Жила Ольга с сыном своим Святославом, и уговаривала его мать креститься, но пренебрегал он этим и уши затыкал; однако, если кто хотел креститься, не возбранял тому, но издевался над ним. « Некрещеным вера христианская уродством представляется»; «Не смыслят они, не разумеют, во тьме ходя», и не понимают славы Господа. «Ожирели сердца их, трудно ушами слышать, а очами видеть». Сказал Соломон: «Дела нечестивых далеки от мудрости», «потому что я звал вас и не послушали вы меня. Так вот и Ольга часто говорила: «Сын мой, я познала Бога и радуюсь; вот и ты, если познаешь, тоже начнешь радоваться». Он же, не слушая сего, говорил: «Как я могу захотеть один веру переменить? Мои дружинники этому смеяться будут!» Она же говорила ему: «Если ты крестишься, все так же сделают».

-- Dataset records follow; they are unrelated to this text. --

module tx_controller (input clk,
                      input reset,
                      input ctrl_pulser,
                      input ctrl_baud,
                      input ctrl_half_baud,
                      input ctrl_irda_baud,
                      input ctrl_counter,
                      output ctrl_sr_load,
                      output reg [1:0] current_state,
                      output ctrl_sr_shift);
    parameter state_0 = 2'b00;
    parameter state_load = 2'b01;
    parameter state_shift = 2'b10;
    assign ctrl_sr_load = (current_state == state_load);
    assign ctrl_sr_shift = ((current_state == state_shift) && (ctrl_baud));
    initial
        current_state = state_0;  
    always @(posedge clk) begin
        if (!reset)
            current_state <= state_0;  
        case (current_state)
            state_0:
                if (ctrl_pulser)
                    current_state <= state_load;
            state_load:
                current_state <= state_shift;
            state_shift:
                if (ctrl_counter)
                    current_state <= state_0;
        endcase
    end
endmodule
module tx_counter (input clk,
                   input reset,
                   input count_enable,
                   output count_out);
    reg [3:0] count;
	assign count_out = (count == 4'd10);
    always @(posedge clk) begin
        if (!reset)
            count <= 0;  
        else if (count == 4'd10)
            count <= 0;  
        else if (count_enable)
            count <= count + 1;  
    end
endmodule
module tx_parity (input [6:0] parity_in,
                  output reg [10:0] parity_out);
    always @(parity_in) begin  
        parity_out[0] = 1'b1;  
        parity_out[1] = 1'b0;  
        parity_out[8:2] = parity_in;  
        parity_out[10] = 1'b1;  
        if (~^parity_in)  
            parity_out[9] = 1'b1;  
        else
            parity_out[9] = 1'b0;  
    end
endmodule
module tx_shift_register (input clk,
                          input reset,
                          input tx_sr_load,
                          input tx_sr_shift,
                          input [10:0] tx_sr_in,
                          output tx_sr_out);
    reg [10:0] tmp_data;  
	assign tx_sr_out = tmp_data[0];  
	initial
		tmp_data = 11'b1111111111;  
    always @(posedge clk) begin
        if (!reset)
            tmp_data <= 11'b1111111111;  
        else if (tx_sr_load)
            tmp_data <= tx_sr_in;  
        else if (tx_sr_shift) begin
            tmp_data <= tmp_data >> 1;
            tmp_data[10] <= 1'b1;
        end
    end
endmodule
module tx_single_pulser (input clk,
                         input reset,
                         input pulser_in,
                         output pulser_out);
    reg current_state;
    parameter wait_h = 1'b0;
    parameter wait_l = 1'b1;
    assign pulser_out = ((current_state == wait_h) & !pulser_in);
    initial
        current_state <= wait_h;  
    always @(posedge clk) begin
        if (!reset)
            current_state <= wait_h;  
        else begin
            case (current_state)
                wait_h: begin
                    if (!pulser_in)
                        current_state <= wait_l;
                end
                wait_l: begin
                    if (pulser_in)
                        current_state <= wait_h;
                end
            endcase
        end
    end
endmodule
module tx_synchroniser (input clk,
                        input key_in,
                        output key_out);
    reg ff1;
    reg ff2;
    assign key_out = ff2;  
    initial begin
        ff1 = 1'b1;
        ff2 = 1'b1;
    end
    always @(posedge clk) begin
        ff1 <= key_in;
        ff2 <= ff1;
    end
endmodule
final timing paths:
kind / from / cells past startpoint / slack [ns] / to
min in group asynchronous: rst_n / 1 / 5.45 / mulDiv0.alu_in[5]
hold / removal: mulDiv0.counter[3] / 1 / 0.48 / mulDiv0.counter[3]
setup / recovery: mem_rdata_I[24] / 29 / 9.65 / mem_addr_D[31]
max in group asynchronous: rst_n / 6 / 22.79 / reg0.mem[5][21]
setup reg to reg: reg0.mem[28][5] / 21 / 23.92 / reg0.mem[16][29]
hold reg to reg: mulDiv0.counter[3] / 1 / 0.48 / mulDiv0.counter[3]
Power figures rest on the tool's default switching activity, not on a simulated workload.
<file path="flow/design.v">
module fibonacci_generator (
    input clk,         
    input rst,         
    input enable,      
    output reg [31:0] fib_out   
);
reg [31:0] fib_prev1;   
reg [31:0] fib_prev2;   
reg [31:0] fib_out1;
assign fib_out = fib_out1;
always @(posedge clk) begin
    if (rst) begin
        fib_prev1 = 32'd1;   
        fib_prev2 = 32'd0;   
        fib_out1 = 32'd0;     
    end else if (enable) begin
        fib_out1 = fib_prev1 + fib_prev2;
        fib_prev2 = fib_prev1;
        fib_prev1 = fib_out1;
    end
end
endmodule
</file>
<file path="flow/run.sh">
#!/bin/bash
# OpenROAD 26Q1-2900-gdf79404cd8, Yosys 0.63+post, stock flow scripts
make -C /OpenROAD-flow-scripts/flow DESIGN_CONFIG=/design/flow/config.mk WORK_HOME=/design/flow/orfs finish
</file>
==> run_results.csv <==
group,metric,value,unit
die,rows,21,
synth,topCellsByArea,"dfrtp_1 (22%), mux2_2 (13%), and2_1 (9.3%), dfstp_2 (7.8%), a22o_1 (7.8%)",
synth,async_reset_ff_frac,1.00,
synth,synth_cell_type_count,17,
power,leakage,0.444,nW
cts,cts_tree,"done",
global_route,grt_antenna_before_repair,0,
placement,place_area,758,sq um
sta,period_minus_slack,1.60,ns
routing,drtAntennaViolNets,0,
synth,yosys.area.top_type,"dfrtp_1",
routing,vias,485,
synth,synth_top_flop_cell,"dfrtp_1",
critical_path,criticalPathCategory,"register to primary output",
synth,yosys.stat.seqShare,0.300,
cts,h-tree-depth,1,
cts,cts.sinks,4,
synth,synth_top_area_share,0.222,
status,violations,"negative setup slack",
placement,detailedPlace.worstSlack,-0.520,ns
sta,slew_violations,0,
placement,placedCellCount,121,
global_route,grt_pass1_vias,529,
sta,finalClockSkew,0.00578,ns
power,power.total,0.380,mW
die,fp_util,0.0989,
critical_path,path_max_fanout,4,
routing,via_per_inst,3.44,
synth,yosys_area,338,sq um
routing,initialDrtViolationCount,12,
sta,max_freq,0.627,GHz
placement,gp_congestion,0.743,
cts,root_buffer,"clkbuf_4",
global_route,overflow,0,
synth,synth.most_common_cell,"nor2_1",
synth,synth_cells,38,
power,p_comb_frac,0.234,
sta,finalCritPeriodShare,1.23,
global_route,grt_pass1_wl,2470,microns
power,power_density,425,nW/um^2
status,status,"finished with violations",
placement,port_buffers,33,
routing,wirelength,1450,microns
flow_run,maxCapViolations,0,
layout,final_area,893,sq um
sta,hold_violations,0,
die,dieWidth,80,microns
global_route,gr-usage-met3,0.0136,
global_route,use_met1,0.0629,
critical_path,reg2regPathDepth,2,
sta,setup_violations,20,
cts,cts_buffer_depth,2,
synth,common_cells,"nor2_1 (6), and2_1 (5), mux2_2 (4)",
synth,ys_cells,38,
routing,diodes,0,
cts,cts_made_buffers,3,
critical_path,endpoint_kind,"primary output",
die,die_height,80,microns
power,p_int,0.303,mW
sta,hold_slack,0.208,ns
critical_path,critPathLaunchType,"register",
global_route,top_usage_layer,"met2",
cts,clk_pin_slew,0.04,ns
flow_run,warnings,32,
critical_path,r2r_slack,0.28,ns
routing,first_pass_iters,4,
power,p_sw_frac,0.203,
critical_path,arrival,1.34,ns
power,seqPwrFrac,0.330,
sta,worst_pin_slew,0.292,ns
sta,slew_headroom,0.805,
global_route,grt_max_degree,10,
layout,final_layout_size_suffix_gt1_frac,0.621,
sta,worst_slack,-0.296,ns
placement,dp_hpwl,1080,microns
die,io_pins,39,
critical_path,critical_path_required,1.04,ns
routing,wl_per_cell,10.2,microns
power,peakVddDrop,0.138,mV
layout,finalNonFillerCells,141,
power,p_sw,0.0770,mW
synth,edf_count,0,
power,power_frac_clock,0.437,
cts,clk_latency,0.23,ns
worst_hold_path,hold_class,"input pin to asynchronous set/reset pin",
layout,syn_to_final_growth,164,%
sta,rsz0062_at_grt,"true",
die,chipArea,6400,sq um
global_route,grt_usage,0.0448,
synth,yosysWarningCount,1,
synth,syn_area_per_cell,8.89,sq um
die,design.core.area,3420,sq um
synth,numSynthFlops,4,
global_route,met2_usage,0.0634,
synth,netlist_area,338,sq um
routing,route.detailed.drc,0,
==> ./design.v <==
module alu(
    input   wire        carry_in,
    input   wire [15:0] in_a,
    input   wire [15:0] in_b,
    input   wire [3:0]  select,
    input   wire        mode,
    output  wire        carry_out,
    output  wire        compare,
    output  wire [15:0] alu_out
);  
    wire [15:0] arithmetic_out, logic_out;
    wire compare_out;
    arithmetic_unit AU (
        .carry_in(carry_in),
        .in_a(in_a),
        .in_b(in_b),
        .select(select),
        .ar_out(arithmetic_out),
        .carry_out(carry_out),
        .comp_out(compare_out)
    );
    logic_unit LU (
        .in_a(in_a),
        .in_b(in_b),
        .select(select),
        .log_out(logic_out)
    );
    assign compare = compare_out | 1'b0;
    assign alu_out = mode ? logic_out : arithmetic_out;
endmodule
module arithmetic_unit(
    input   wire        carry_in,
    input   wire [15:0] in_a,
    input   wire [15:0] in_b,
    input   wire [3:0]  select,
    output  reg  [15:0] ar_out,
    output  reg        carry_out,
    output  wire [0:0]  comp_out
);
    assign comp_out = (in_a == in_b);
    wire [15:0] ab      = in_a & in_b;
    wire [15:0] anotb   = in_a & ~in_b;
    wire [15:0] aorb    = in_a | in_b;
    wire [15:0] aornotb = in_a | ~in_b;
    always @(*) begin
      	carry_out = 1'b0;
        case (select)
            4'd0:   {carry_out, ar_out} = carry_in + in_a;                   
            4'd1:   {carry_out, ar_out} = carry_in + (in_a | in_b);            
            4'd2:   {carry_out, ar_out} = carry_in + (in_a | ~in_b);           
            4'd3:   {carry_out, ar_out} = carry_in + {16{1'b1}};           
            4'd4:   {carry_out, ar_out} = carry_in + (in_a | anotb);           
            4'd5:   {carry_out, ar_out} = carry_in + (aorb | anotb);  
            4'd6:   {carry_out, ar_out} = carry_in + (in_a - in_b - 1);     
            4'd7:   {carry_out, ar_out} = carry_in + (anotb - 1);           
            4'd8:   {carry_out, ar_out} = carry_in + (in_a + ab);              
            4'd9:   {carry_out, ar_out} = carry_in + (in_a + in_b);            
            4'd10:  {carry_out, ar_out} = carry_in + (aornotb + ab);           
            4'd11:  {carry_out, ar_out} = carry_in + (ab - 1);              
            4'd12:  {carry_out, ar_out} = carry_in + (in_a + in_a);            
            4'd13:  {carry_out, ar_out} = carry_in + (aorb + in_a);            
            4'd14:  {carry_out, ar_out} = carry_in + (aornotb + in_a);         
            4'd15:  {carry_out, ar_out} = carry_in + (in_a - 1);            
            default: {carry_out, ar_out} = {1'b0, 16'b0}; 
        endcase
    end
endmodule
File: flow/design.v
`timescale 1ns / 1ps
module Reg(input CLK, RST, LD,
           input [3:0] D,
           output reg [3:0] Q);
always @(posedge CLK)
    begin
        if(RST)
            Q <= 0;
        else if(LD)
            Q <= D;
        else    Q[3:0] <= Q[3:0];
     end
endmodule
`timescale 1ns / 1ps
module RemainderShiftReg(input CLK, RST, SL, SR, LD, LeftIn, RightIn,
                input [4:0] D,
                output reg [4:0] Q);
always @(posedge CLK)
    begin
        if(RST)
            Q <= 0;
        else if(LD)
            Q <= D;
        else if(SL)
            begin
                Q[4:0] <= {Q[3:0], LeftIn};
            end
        else if(SR)
            begin
                Q[4:0] <= {RightIn,Q[4:1]};
            end
        else    Q[4:0] <= Q[4:0];
     end
endmodule
`timescale 1ns / 1ps
module ShiftReg(input CLK, RST, SL, LD, LeftIn,
                input [3:0] D,
                output reg [3:0] Q);
always @(posedge CLK)
    begin
        if(RST)
            Q <= 0;
        else if(LD)
            Q <= D;
        else if(SL)
            begin
                Q[3:0] <= {Q[2:0], LeftIn};
            end
        else    Q[3:0] <= Q[3:0];
     end
endmodule
`timescale 1ns / 1ps
module quad_AND(input [3:0] a, input [3:0] b, output [3:0] pp0, output [3:0] pp1, output [3:0] pp2, output [3:0] pp3 );
AND U1 (.a(a), .b(b[0]), .val(pp0));
AND U2 (.a(a), .b(b[1]), .val(pp1));
AND U3 (.a(a), .b(b[2]), .val(pp2));
AND U4 (.a(a), .b(b[3]), .val(pp3));
endmodule
`timescale 1ns / 1ps
module quad_Shift(input [7:0] in0, input [7:0] in1, input [7:0] in2, input [7:0] in3, output [7:0] shiftVal0, output [7:0] shiftVal1, output [7:0] shiftVal2, output [7:0] shiftVal3);
reg [1:0] ctrl3 = 2'd3;
reg [1:0] ctrl2 = 2'd2;
reg [1:0] ctrl1 = 2'd1;
reg [1:0] ctrl0 = 2'd0;
Shift U1 ( .ctrl(ctrl0), .in(in0), .out(shiftVal0));
Shift U2 ( .ctrl(ctrl1), .in(in1), .out(shiftVal1));
Shift U3 ( .ctrl(ctrl2), .in(in2), .out(shiftVal2));
Shift U4 ( .ctrl(ctrl3), .in(in3), .out(shiftVal3));
endmodule
`timescale 1ns / 1ps
module quad_add(input [3:0] a, input [3:0] b, output [3:0] p, output [3:0] g);
half_adder U0 (.a(a[0]), .b(b[0]), .p(p[0]), .g(g[0]));
half_adder U1 (.a(a[1]), .b(b[1]), .p(p[1]), .g(g[1]));
half_adder U2 (.a(a[2]), .b(b[2]), .p(p[2]), .g(g[2]));
half_adder U3 (.a(a[3]), .b(b[3]), .p(p[3]), .g(g[3]));
endmodule
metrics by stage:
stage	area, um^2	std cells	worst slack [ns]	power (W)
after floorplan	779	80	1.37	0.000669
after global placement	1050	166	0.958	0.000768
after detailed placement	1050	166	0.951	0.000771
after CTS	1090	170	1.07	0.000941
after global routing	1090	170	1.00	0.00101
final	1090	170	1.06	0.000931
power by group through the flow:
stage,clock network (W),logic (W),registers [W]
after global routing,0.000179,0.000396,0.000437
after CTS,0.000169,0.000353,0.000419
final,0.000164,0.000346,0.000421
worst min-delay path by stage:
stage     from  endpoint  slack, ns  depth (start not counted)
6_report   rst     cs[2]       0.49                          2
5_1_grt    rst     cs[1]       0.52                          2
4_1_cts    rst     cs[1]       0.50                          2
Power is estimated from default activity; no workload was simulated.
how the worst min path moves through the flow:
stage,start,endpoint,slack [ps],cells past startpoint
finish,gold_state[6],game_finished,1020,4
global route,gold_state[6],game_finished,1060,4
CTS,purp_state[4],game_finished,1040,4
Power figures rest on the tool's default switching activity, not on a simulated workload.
`./design.v`:
```
module dataMemory (
  input clk,
  input memWrite,
  input [31:0] address,
  input [31:0] writeData,
  output [31:0] readData
);
  reg [31:0] data_memory [31:0];
  always @(posedge clk) begin
    if (memWrite) begin
      data_memory[address[31:2]] <= writeData;  
    end
  end
  assign readData = data_memory[address[31:2]];
endmodule
```
`./run.sh`:
```
#!/bin/bash
# OpenROAD 26Q1-2900-gdf79404cd8, Yosys 0.63+post, stock flow scripts
make -C /OpenROAD-flow-scripts/flow DESIGN_CONFIG=/design/flow/config.mk WORK_HOME=/design/flow/orfs finish
```
`./config.mk`:
```
export PLATFORM = sky130hd
export DESIGN_NAME = dataMemory
export DESIGN_NICKNAME = dataMemory
export VERILOG_FILES = /design/flow/design.v
export SDC_FILE = /design/flow/constraint.sdc
export NUM_CORES = 4
export LEC_CHECK = 1
export CORE_UTILIZATION = 30
export SYNTH_HDL_FRONTEND = slang
```
`./constraint.sdc`:
```
current_design dataMemory

set clk_period 7.4
set clk_io_pct 0.2

create_clock -name clk0 -period $clk_period [get_ports {clk}]

set non_clock_inputs [all_inputs -no_clocks]
set_input_delay [expr $clk_period * $clk_io_pct] -clock clk0 $non_clock_inputs
set_output_delay [expr $clk_period * $clk_io_pct] -clock clk0 [all_outputs]
```
==> CHANGELOG.md <==
## Flow update

* Final setup violation count at 0
* Hold Vio Cnt, Final at 0
* YS warnings at 0
* Hpwl dp at between 50 and 60 mm
* Post-Syn Instances at around 2100
* Final WL at 95.8 mm
* Initial drt markers at 1335
* Chip area line of the yosys report at approximately 39000 um2
* Arrival time worst endpoint at 5120 ps
* Hold WC Path Type: in2reg
* Async SR Flop Fraction at 0%
* Status: finished clean
* Max-slew violation count at 0
* DR pass1 iterations at 5
* Register area share after synthesis at 78.6%
* CTS tree: yes
* Cell type with the largest total area: edfxtp_1
* Minimum clock period at between 6000 and 7000 ps
* Cell chosen for the clock root: clkbuf_16
* Slew HR at 35.8%
* FF+latch count, synth at roughly 1000
* Netlist Area Pre-Place at a little under 40000 um2
* Vias post-DR at slightly below 20000
* Remaining DRCs at 0
* Routed Antenna Nets at 0
* Core ar. at between 100000 and 150000 um2
* Simple-Gate Fraction of Synth Area at 2.30%
* Area fraction in compound gates at roughly 4.1%
* Min-Delay Endpoint: data_memory[10][24]
* RSZ-0062 raised after global routing: no
* Design Area, Final at between 40000 and 50000 um2
* CTS clock-pin slew for the worst setup and hold paths at 60 ps
* Fa+ha+maj area frac at 0%
* Layout cells sized above 1 at between 10% and 20%
* Tool warnings at around 53
* Crit Path Category: in2out
* Final setup TNS at 0 ps
* Total Routing Usage GR at roughly 16%
* Fmax at around 150 MHz
* DR vias/cell at 4.88
* Min-delay src: writeData[24]
* Unique masters post-synth at 22
* Vias in the first global route at roughly 21000
* Crit path DRT at 5920 ps
* Pin count of the biggest net entering global routing at between 80 and 90
* Top Layout Cells: 1024 x edfxtp_1, 512 x mux2i_1, 256 x o22ai_1
* Die area at 132000 um2
* XOR-XNOR Cells, Area Fraction at 0%
* Post-synth top area share at between 70% and 80%
* First-pass GRT wire length at about 140 mm
* CTS Buf Count at 100
* FP Core Util at between 30% and 40%
* Hold_buf cts at 0
* Post-synth EDFFs at between 1000 and 1500
* Initial antenna violation count at 5
* Commonest Layout Cell: edfxtp_1
* # rows at ~130
* Number of flip-flops in the largest register at about 1000
* Post-cts resize count at 0
* Setup bufs post-CTS at 0
* Yosys Instances at roughly 2100
* Max_cap viols at 0
* Synth area leaders: edfxtp_1 79%, mux2i_1 13%, o22ai_1 4.1%
* CP startpoint kind: primary input
* Synth-to-Final Area Change at 16.5%
* Synth Flop Type: edfxtp_1
* Sink Count at approximately 1000
* Worst-path fanout max at 24
* DR WL/cell at around 24 um
* Pwr dens at 262 nW/um2
* P_leak at 15.3 nW
* Hold depth at 2
* Io pins at between 90 and 100
* Final period util at 89.2%
* MUX area fraction at a little over an eighth
* Slew @ Worst Pin at ~960 ps
* GPL Wtd Cong at ~0.83
* Total grt overflow at 0
* Die width at 363 um
* Avg Inst Size Synth at around 19 um2
* Synth logic family: multiplexers
* Longest Clk Path Bufs at 3
* Placed inst area at 42300 um2
* Die y size at ~360 um
* H-tree Lvls at 3
* PortBufs at 70
* VDD IR-drop max at between 150 and 200 uV
* CP Capture Type: output port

Он же, не слушая, матери, жил по языческим обычаям, не зная, что если кто матери не слушает, попадает в беду, как сказано: «Если кто отца или матери не слушает, то смерть примет». Он же к тому еще и сердился на мать. Соломон говорил: «Укоряющий злых примет и себе досаду, обличающий нечестивого говорит на свое (поругание); потому что обличения нечестивых для них болезненны. Не обличай злых, чтобы они тебя не возненавидели». Но Ольга любила своего сына Святослава, когда говорила: «Да будет воля Божия. Если Бог захочет помиловать потомков моих и землю русскую, да повелит их сердцем обратиться к Богу, как это было и мне даровано». И говоря так, молилась за сына и за людей его все дни и ночи, заботясь о своем сыне до его возмужания».